In public utility regulation, decoupling refers to the disassociation of a utility profit's from its sales of the energy commodity. Instead, a rate of return is aligned with meeting revenue targets, and rates are trued up or down to meet the target at the end of the adjustment period. This makes the utility indifferent to selling less product and improves the ability of energy efficiency and distributed generation to operate within the utility environment. Ideally, utilities should be rewarded based on how well they meet their customers' energy service needs. However, most current rate design instead places the focus on commodity sales, tying a distribution company's recovery of fixed costs directly to its commodity sales.

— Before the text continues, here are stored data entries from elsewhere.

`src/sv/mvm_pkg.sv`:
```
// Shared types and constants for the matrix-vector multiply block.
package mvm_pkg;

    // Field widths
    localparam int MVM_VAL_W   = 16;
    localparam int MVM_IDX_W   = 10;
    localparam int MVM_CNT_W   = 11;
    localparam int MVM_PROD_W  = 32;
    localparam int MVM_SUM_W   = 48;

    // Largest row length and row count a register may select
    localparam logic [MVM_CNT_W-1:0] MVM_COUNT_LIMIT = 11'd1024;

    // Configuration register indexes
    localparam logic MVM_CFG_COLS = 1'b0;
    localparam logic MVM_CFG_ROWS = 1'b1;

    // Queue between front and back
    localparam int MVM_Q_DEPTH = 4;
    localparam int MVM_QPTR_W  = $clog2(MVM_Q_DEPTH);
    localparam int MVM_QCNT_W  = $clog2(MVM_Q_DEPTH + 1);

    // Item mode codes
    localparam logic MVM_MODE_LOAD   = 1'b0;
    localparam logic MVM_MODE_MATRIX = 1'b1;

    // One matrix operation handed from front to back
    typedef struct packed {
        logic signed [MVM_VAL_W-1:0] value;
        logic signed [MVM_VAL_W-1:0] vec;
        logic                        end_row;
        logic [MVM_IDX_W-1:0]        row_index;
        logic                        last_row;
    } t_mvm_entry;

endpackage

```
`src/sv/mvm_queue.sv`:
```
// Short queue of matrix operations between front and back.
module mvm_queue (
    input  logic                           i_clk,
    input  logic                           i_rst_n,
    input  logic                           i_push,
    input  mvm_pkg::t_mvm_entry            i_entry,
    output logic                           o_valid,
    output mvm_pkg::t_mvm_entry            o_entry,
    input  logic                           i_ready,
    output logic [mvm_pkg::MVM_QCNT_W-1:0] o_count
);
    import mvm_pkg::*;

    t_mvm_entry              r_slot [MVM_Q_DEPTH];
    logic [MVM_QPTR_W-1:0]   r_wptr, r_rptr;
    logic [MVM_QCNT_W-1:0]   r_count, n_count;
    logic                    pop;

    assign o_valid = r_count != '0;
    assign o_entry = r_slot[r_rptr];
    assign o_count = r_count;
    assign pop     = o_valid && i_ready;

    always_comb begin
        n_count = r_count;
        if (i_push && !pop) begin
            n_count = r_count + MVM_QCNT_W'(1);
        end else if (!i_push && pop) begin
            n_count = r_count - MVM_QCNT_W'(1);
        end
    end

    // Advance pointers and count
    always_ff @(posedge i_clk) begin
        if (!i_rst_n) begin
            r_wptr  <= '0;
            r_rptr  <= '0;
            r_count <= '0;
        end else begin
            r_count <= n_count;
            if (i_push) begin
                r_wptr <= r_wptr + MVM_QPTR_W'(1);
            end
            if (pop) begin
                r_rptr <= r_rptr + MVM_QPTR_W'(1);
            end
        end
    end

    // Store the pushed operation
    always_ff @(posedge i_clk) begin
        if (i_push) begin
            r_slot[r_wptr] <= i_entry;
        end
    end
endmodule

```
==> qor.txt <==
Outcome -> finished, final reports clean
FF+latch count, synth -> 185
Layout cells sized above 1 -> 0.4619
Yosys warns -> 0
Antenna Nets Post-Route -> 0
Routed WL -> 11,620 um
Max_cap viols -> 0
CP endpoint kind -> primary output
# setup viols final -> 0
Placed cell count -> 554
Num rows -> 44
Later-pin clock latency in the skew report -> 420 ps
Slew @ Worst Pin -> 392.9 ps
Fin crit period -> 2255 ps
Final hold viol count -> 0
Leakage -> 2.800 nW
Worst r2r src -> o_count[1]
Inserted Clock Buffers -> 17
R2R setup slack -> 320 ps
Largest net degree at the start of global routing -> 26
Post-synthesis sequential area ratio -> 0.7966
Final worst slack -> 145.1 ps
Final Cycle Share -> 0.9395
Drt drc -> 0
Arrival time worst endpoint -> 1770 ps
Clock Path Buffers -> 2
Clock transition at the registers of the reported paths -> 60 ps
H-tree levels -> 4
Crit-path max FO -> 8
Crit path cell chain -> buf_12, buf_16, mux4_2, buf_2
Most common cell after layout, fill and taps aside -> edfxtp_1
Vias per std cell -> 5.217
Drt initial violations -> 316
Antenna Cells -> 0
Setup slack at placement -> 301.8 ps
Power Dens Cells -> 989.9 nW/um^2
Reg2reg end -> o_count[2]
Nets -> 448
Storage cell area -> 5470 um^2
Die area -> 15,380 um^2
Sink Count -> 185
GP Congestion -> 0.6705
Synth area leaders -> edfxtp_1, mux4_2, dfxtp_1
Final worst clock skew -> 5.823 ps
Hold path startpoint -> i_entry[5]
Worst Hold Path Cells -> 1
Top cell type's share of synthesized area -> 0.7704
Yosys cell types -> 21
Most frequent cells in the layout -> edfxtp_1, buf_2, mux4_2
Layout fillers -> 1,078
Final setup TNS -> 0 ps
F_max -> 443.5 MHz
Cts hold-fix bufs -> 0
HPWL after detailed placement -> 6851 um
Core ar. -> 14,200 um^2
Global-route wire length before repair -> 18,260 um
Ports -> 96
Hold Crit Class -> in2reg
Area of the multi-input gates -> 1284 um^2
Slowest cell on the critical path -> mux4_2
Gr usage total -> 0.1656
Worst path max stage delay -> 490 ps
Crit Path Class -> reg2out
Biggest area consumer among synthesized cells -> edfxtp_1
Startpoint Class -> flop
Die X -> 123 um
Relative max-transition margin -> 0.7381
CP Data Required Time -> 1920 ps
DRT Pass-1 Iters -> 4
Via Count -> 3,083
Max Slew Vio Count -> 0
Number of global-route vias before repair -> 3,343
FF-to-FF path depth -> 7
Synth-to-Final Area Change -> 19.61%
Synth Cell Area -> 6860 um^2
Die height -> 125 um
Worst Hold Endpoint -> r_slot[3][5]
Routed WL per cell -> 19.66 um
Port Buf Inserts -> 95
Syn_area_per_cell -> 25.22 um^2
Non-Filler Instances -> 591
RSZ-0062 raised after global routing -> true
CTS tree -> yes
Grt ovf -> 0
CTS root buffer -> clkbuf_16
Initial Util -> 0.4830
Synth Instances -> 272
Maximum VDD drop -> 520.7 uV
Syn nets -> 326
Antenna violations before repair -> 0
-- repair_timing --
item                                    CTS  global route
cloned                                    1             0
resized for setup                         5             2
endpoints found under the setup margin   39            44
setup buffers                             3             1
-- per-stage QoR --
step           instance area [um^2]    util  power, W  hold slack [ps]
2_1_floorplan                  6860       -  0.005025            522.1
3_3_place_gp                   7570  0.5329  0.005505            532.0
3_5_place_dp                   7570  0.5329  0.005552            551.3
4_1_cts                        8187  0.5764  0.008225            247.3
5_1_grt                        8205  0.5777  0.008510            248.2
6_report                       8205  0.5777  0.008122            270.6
--- src/flat_wrapper.sv ---
// flat-port wrapper written by rule: the top's interface ports become plain ports
module mvm_back_flat import mvm_pkg::*;
  (i_clk, i_rst_n, i_valid, i_entry, o_ready, o_out_valid, o_out_row_sum, o_out_row_index, o_out_last_row, o_out_ready);
  mvm_out_if o_out_i ();
  input  logic i_clk;
  input  logic i_rst_n;
  input  logic i_valid;
  input  mvm_pkg::t_mvm_entry i_entry;
  output logic o_ready;
  output wire logic [$bits(o_out_i.valid)-1:0] o_out_valid;
  output wire logic [$bits(o_out_i.row_sum)-1:0] o_out_row_sum;
  output wire logic [$bits(o_out_i.row_index)-1:0] o_out_row_index;
  output wire logic [$bits(o_out_i.last_row)-1:0] o_out_last_row;
  input wire logic [$bits(o_out_i.ready)-1:0] o_out_ready;
  assign o_out_valid = o_out_i.valid;
  assign o_out_row_sum = o_out_i.row_sum;
  assign o_out_row_index = o_out_i.row_index;
  assign o_out_last_row = o_out_i.last_row;
  assign o_out_i.ready = o_out_ready;
  mvm_back u_core (.i_clk(i_clk), .i_rst_n(i_rst_n), .i_valid(i_valid), .i_entry(i_entry), .o_ready(o_ready), .o_out(o_out_i));
endmodule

In order to motivate utilities to consider all the options when planning and making resource decisions on how to meet their customers' needs, the sales-revenue link in current rate design must be broken. Breaking that link between the utility's commodity sales and revenues, removes both the incentive to increase electricity sales and the disincentive to run effective energy efficiency programs or invest in other activities that may reduce load. Decision-making then refocuses on making least-cost investments to deliver reliable energy services to customers even when such investments reduce throughput. The result is a better alignment of shareholder and customer interests to provide for more economically and environmentally efficient resource decisions. As an added benefit, breaking the sales-revenue link streamlines the regulatory process for rate adjustments. Contention over sales forecasts consumes extensive time in every rate case. If the sales-revenue link is broken, these forecasts carry no economic weight, so the incentive to game forecasts of electricity sales is removed and rate cases become less adversarial. California and nine other states have already implemented legislation to that end.